I am running into an issue with the add-on "Fuzzy search for splunk", I am trying to use it to find malicious process names that are similar to a legitimate one, the issue I have is that the add-on can't seem to parse through hyphens and spaces. The below search will give me a 100% match with "legit-unique-services.exe" and "legit unique services.exe". There is a number of legitimate processes that are like this.
| fuzzy wordlist="services.exe" compare_field=process_name
Is there anything I can do to fix this? Or does the add-on have to be updated to handle this?
Most likely the issue you are running into is with the "delims" option. From the add on readme:
Delims accepts a regex string, escaped splunk style, and defaults to
(\\\\|/|\s+|;|-)
So if you were to pass in a different delimiter to the command like:
| fuzzy wordlist="list.exe" delims="(\\\\)" compare_field=process_name
You may get better results.
Thanks mate, using that delimiter will mean that we just exclude process names that have hyphens/spaces in them entirely. Is there a way to include them and get them to match?
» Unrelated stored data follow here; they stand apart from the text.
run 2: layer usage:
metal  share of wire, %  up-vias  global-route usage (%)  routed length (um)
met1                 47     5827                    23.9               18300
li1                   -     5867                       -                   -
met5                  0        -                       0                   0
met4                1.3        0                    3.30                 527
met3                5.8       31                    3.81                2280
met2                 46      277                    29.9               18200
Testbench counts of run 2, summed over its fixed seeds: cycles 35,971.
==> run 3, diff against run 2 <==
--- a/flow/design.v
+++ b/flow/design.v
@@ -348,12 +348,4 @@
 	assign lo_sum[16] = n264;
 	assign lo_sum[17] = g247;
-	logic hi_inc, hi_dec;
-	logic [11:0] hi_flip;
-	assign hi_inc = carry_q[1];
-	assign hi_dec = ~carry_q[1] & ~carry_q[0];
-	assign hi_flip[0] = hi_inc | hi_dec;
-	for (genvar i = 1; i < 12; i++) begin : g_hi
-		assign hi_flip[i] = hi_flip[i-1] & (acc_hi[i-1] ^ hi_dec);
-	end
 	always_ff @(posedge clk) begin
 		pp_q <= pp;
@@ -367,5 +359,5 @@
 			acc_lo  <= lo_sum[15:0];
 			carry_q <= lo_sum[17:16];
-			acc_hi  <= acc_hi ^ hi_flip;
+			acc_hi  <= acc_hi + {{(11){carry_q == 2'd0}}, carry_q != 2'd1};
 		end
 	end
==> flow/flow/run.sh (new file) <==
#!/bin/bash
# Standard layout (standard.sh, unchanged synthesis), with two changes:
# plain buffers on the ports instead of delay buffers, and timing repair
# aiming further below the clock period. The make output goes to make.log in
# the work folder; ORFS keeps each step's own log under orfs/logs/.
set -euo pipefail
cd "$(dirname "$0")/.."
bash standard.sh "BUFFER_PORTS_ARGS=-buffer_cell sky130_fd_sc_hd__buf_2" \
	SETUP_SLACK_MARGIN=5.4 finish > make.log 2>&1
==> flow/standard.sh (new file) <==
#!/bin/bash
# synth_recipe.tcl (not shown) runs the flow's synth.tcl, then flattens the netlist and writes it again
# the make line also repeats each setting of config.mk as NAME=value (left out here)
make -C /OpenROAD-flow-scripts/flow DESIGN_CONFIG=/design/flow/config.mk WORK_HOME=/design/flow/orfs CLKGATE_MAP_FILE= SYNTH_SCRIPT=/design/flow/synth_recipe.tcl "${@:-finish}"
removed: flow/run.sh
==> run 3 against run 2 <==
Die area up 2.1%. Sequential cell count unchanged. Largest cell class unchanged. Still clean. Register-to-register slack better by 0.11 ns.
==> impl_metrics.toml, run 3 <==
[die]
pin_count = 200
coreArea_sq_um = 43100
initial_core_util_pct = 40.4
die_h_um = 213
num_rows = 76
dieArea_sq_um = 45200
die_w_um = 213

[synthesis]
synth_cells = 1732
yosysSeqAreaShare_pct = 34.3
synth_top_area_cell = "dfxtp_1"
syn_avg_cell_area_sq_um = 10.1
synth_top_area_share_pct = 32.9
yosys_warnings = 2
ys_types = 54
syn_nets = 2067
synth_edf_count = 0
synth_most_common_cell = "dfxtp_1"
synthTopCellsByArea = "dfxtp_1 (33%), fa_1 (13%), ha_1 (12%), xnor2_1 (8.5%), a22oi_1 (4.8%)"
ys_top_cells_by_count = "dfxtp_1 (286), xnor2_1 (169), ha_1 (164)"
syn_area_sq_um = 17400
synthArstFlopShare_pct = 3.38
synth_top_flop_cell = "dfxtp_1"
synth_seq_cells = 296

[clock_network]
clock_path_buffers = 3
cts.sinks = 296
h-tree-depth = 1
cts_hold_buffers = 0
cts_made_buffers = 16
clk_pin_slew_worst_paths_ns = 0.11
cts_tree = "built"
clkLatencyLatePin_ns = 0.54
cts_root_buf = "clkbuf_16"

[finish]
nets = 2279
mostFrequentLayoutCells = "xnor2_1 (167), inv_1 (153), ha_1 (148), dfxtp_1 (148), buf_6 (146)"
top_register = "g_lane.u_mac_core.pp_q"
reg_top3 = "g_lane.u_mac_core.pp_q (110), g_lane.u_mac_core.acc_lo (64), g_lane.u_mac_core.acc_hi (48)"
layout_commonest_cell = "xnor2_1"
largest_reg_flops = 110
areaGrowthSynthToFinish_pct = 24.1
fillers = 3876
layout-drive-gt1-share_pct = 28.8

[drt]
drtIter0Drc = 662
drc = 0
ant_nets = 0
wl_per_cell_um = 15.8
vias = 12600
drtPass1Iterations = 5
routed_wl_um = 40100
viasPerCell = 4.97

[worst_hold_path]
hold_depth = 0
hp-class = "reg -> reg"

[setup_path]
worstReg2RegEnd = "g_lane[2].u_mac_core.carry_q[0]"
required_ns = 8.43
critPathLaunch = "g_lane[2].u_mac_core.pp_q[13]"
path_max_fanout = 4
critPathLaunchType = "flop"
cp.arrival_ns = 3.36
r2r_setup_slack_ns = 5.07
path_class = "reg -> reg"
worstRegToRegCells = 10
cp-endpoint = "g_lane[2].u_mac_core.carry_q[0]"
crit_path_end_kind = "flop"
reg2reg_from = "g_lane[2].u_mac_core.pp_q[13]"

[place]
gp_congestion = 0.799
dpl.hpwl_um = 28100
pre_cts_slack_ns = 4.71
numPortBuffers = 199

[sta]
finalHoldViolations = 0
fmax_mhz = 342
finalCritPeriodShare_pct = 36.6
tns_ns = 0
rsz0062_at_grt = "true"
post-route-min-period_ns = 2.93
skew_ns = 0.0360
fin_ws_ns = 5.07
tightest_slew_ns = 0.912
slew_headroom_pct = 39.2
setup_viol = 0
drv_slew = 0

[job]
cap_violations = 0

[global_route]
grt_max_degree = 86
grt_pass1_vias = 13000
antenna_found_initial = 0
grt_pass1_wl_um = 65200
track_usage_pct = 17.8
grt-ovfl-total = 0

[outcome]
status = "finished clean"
This design comes from an exercise in tuning for small area, a short achievable clock period and few clock cycles on the open sky130 flow, not from production work. In this exercise RTL edits were held to simulation tests only and were not proved equivalent to the original. Power is estimated from default activity; no workload was simulated.

run 4:
Design playfair_stream_encrypter, start of the top module:
module playfair_stream_encrypter (
  input  wire logic        clk,
  input  wire logic        rst_n,
  input  wire logic        in_tvalid,
  output logic             in_tready,
  input  wire logic [7:0]  in_tdata,
  input  wire logic        in_tlast,
  output logic             out_tvalid,
  input  wire logic        out_tready,
  output logic [7:0]       out_tdata,
  output logic             out_tlast,
  output logic [1:0]       out_tuser,
  input  wire logic        cfg_valid,
  output logic             cfg_ready,
  input  wire logic [1:0]  cfg_index,
  input  wire logic [49:0] cfg_data
);
Size: ~1,400 cells after synthesis, ~220 flip-flops, roughly 80 I/O pins.
clock: 8.0 ns
lec_check: 0
cap_margin: 20
core_margin: 2
core_utilization: 40
cts_buf_list: sky130_fd_sc_hd__clkbuf_8 sky130_fd_sc_hd__clkbuf_16
cts_cluster_diameter: 80
cts_cluster_size: 25
setup_slack_margin: 5
slew_margin: 20
run.sh (not shown) runs the stock make flow with config.mk's settings and CLKGATE_MAP_FILE= SYNTH_SCRIPT=/design/flow/synth_recipe.tcl, a recipe that flattens the netlist after the stock synthesis.
Run 4 ended with every stage complete and zero timing, DRC or antenna violations.
Testbench counts of run 4, summed over its fixed seeds: cycles 16,698.
This is an optimization exercise on Yosys and OpenROAD, whose aim is small area and a short achievable clock period, not a production implementation. Only the layout flow was run in this run; the RTL was not checked for function there. Power is estimated from default activity; no workload was simulated.

==> design/flow/design.v <==
`timescale 1ns/10ps
module rename_resolve (
    input  logic [4*5-1:0] rs1,
    input  logic [4*5-1:0] rs2,
    input  logic [4*5-1:0] rd,
    input  logic [4-1:0]            rs1_v,
    input  logic [4-1:0]            rs2_v,
    input  logic [4-1:0]            rd_v,
    input  logic [4*6-1:0] tbl_rs1,     
    input  logic [4*6-1:0] tbl_rs2,
    input  logic [4*6-1:0] tbl_rd,
    input  logic [1:0]                         head_lo,     
    input  logic [4*6-1:0]    bank_preg,   
    output logic [4*6-1:0] prs1,
    output logic [4*6-1:0] prs2,
    output logic [4*6-1:0] prd,
    output logic [4*6-1:0] preprd,
    output logic [4-1:0]            tbl_we
);
    localparam int AW = 5;
    localparam int PW = 6;
    localparam int GW = 4;
    logic [2*GW-1:0] sel_rs1;
    logic [2*GW-1:0] sel_rs2;
    logic [2*GW-1:0] sel_rd;
    always_comb begin : alloc_p
        logic [1:0] bank;
        bank = head_lo;
        for (int i = 0; i < GW; i++) begin
            prd[PW*i +: PW] = bank_preg[PW*bank +: PW];   
            bank = bank + {1'b0, rd_v[i]};
        end
    end
    always_comb begin
        for (int i = 0; i < GW; i++) begin
            sel_rs1[2*i +: 2] = 2'd0;
            sel_rs2[2*i +: 2] = 2'd0;
            sel_rd[2*i +: 2]  = 2'd0;
            for (int j = 0; j < i; j++) begin
                if (rd_v[j] && rd[AW*j +: AW] == rs1[AW*i +: AW])
                    sel_rs1[2*i +: 2] = 2'(j + 1);
                if (rd_v[j] && rd[AW*j +: AW] == rs2[AW*i +: AW])
                    sel_rs2[2*i +: 2] = 2'(j + 1);
                if (rd_v[j] && rd[AW*j +: AW] == rd[AW*i +: AW])
                    sel_rd[2*i +: 2]  = 2'(j + 1);   
            end
        end
    end
    always_comb begin
        for (int i = 0; i < GW; i++) begin
            case (sel_rs1[2*i +: 2])
                2'd1:    prs1[PW*i +: PW] = prd[0 +: PW];
                2'd2:    prs1[PW*i +: PW] = prd[PW +: PW];
                2'd3:    prs1[PW*i +: PW] = prd[2*PW +: PW];
                default: prs1[PW*i +: PW] = tbl_rs1[PW*i +: PW];
            endcase
            case (sel_rs2[2*i +: 2])
                2'd1:    prs2[PW*i +: PW] = prd[0 +: PW];
                2'd2:    prs2[PW*i +: PW] = prd[PW +: PW];
                2'd3:    prs2[PW*i +: PW] = prd[2*PW +: PW];
                default: prs2[PW*i +: PW] = tbl_rs2[PW*i +: PW];
            endcase
            case (sel_rd[2*i +: 2])
                2'd1:    preprd[PW*i +: PW] = prd[0 +: PW];
                2'd2:    preprd[PW*i +: PW] = prd[PW +: PW];
                2'd3:    preprd[PW*i +: PW] = prd[2*PW +: PW];
                default: preprd[PW*i +: PW] = tbl_rd[PW*i +: PW];
            endcase
        end
    end
    always_comb begin
        for (int i = 0; i < GW; i++) begin
            tbl_we[i] = rd_v[i];
            for (int j = i + 1; j < GW; j++) begin
                if (rd_v[j] && rd[AW*j +: AW] == rd[AW*i +: AW])
                    tbl_we[i] = 1'b0;   
            end
        end
    end
endmodule
`timescale 1ns/10ps
module rn_aoi222 (
    input  logic a0, b0, a1, b1, a2, b2,
    output logic y
);
    assign y = ~((a0 & b0) | (a1 & b1) | (a2 & b2));
endmodule
module rn_nand4 (
    input  logic a, b, c, d,
    output logic y
);
    assign y = ~(a & b & c & d);
endmodule
module rn_nor2 (
    input  logic a, b,
    output logic y
);
    assign y = ~(a | b);
endmodule
module rn_or3 (
    input  logic a, b, c,
    output logic y
);
    assign y = a | b | c;
endmodule
module rn_tail2 (
    input  logic t0, t1, a0, b0, a1, b1,
    output logic y
);
    assign y = ~(t0 & t1) | (a0 & b0) | (a1 & b1);
endmodule
module rn_pre2 (
    input  logic [1:0] a,
    input  logic       en,
    output logic [3:0] y_n
);
    always_comb
        for (int k = 0; k < 4; k++)
            y_n[k] = ~(en & (a == 2'(k)));
endmodule
module rn_pre2r (
    input  logic [1:0] a,
    output logic [3:0] y_n
);
    always_comb
        for (int k = 0; k < 4; k++)
            y_n[k] = ~(a == 2'(k));
endmodule
What follows belongs to an exercise in optimizing a design on an open flow for small area, a short achievable clock period and few clock cycles per item; a production flow would make more cautious choices. Only simulation tests tie the RTL to the original design; equivalence was not proved.

===== design.v =====
package fc_pkg;
    localparam int SAT_W = 64;
    function automatic int idx_w(input int n);
        if (n > 1) begin
            idx_w = $clog2(n);
        end else begin
            idx_w = 1;
        end
    endfunction
endpackage
module fc_mac_lane #(
    parameter int WW   = 9,
    parameter int BW   = 11,
    parameter int ACCW = 25
) (
    input  logic                   clk,
    input  logic                   first,
    input  logic [4:0]             one,
    input  logic [4:0]             two,
    input  logic [4:0]             neg,
    input  logic [WW-1:0]          weight,
    input  logic [BW-1:0]          bias,
    output logic [ACCW-1:0]        acc
);
    localparam logic [ACCW-1:0] PP_C = ACCW'(-(1 << 9) - (1 << 11) - (1 << 13) - (1 << 15) - (1 << 17));
    logic [ACCW-1:0] r_acc;
    logic [ACCW-1:0] w_acc_in;
    logic [ACCW-1:0] w_row [5];
    logic [ACCW-1:0] w_negrow;
    logic [WW:0]     w_w1;
    logic [WW:0]     w_w2;
    assign w_w1 = {weight[WW-1], weight};
    assign w_w2 = {weight, 1'b0};
    genvar i;
    generate
        for (i = 0; i < 5; i++) begin : g_pp
            logic [WW:0] w_m;
            logic [WW:0] w_p;
            assign w_m = ({(WW+1){one[i]}} & w_w1) | ({(WW+1){two[i]}} & w_w2);
            assign w_p = w_m ^ {(WW+1){neg[i]}};
            assign w_row[i] = ACCW'({~w_p[WW], w_p[WW-1:0]}) << (2 * i);
        end
    endgenerate
    assign w_negrow = ACCW'({neg[4], 1'b0, neg[3], 1'b0, neg[2], 1'b0, neg[1], 1'b0, neg[0]});
    assign w_acc_in = first ? {{(ACCW-BW){bias[BW-1]}}, bias} : r_acc;
    always_ff @(posedge clk) begin
        r_acc <= w_acc_in + w_row[0] + w_row[1] + w_row[2] + w_row[3] + w_row[4]
                 + (w_negrow | PP_C);
    end
    assign acc = r_acc;
endmodule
I looked at the code again to make sure I wasn't speaking out of turn and it basically works like this:
>>> import re
>>> pattern='(\\\\|/|\s+|;|-)'
>>> testdata='this-is-a-test.txt'
>>> matches=re.split(pattern, testdata)
>>> matches
['this', '-', 'is', '-', 'a', '-', 'test.txt']
>>> pattern='(\\\\)'
>>> testdata='this-is-a-test.txt'
>>> matches=re.split(pattern, testdata)
>>> matches
['this-is-a-test.txt']
The delims value is just a splitter, not a filtering mechanism despite the bad variable naming I used in the script. I'll have to rename that later on... At any rate, modifying the delims to not include the hyphen should solve your issue.
That delims option tells the command how to split up stuff that gets put into the command. For example, if you have an input 'this-is-my-process.exe', the default value splits this into multiple words and compares your wordlist to each word: "this", "is", "my", and "process.exe".
By changing the delims value, you can change this behavior so that "this-is-my-process.exe" is evaluated as a whole word.
The command shouldnt be excluding anything based on the provided delims. I'll check the code later to validate 100%.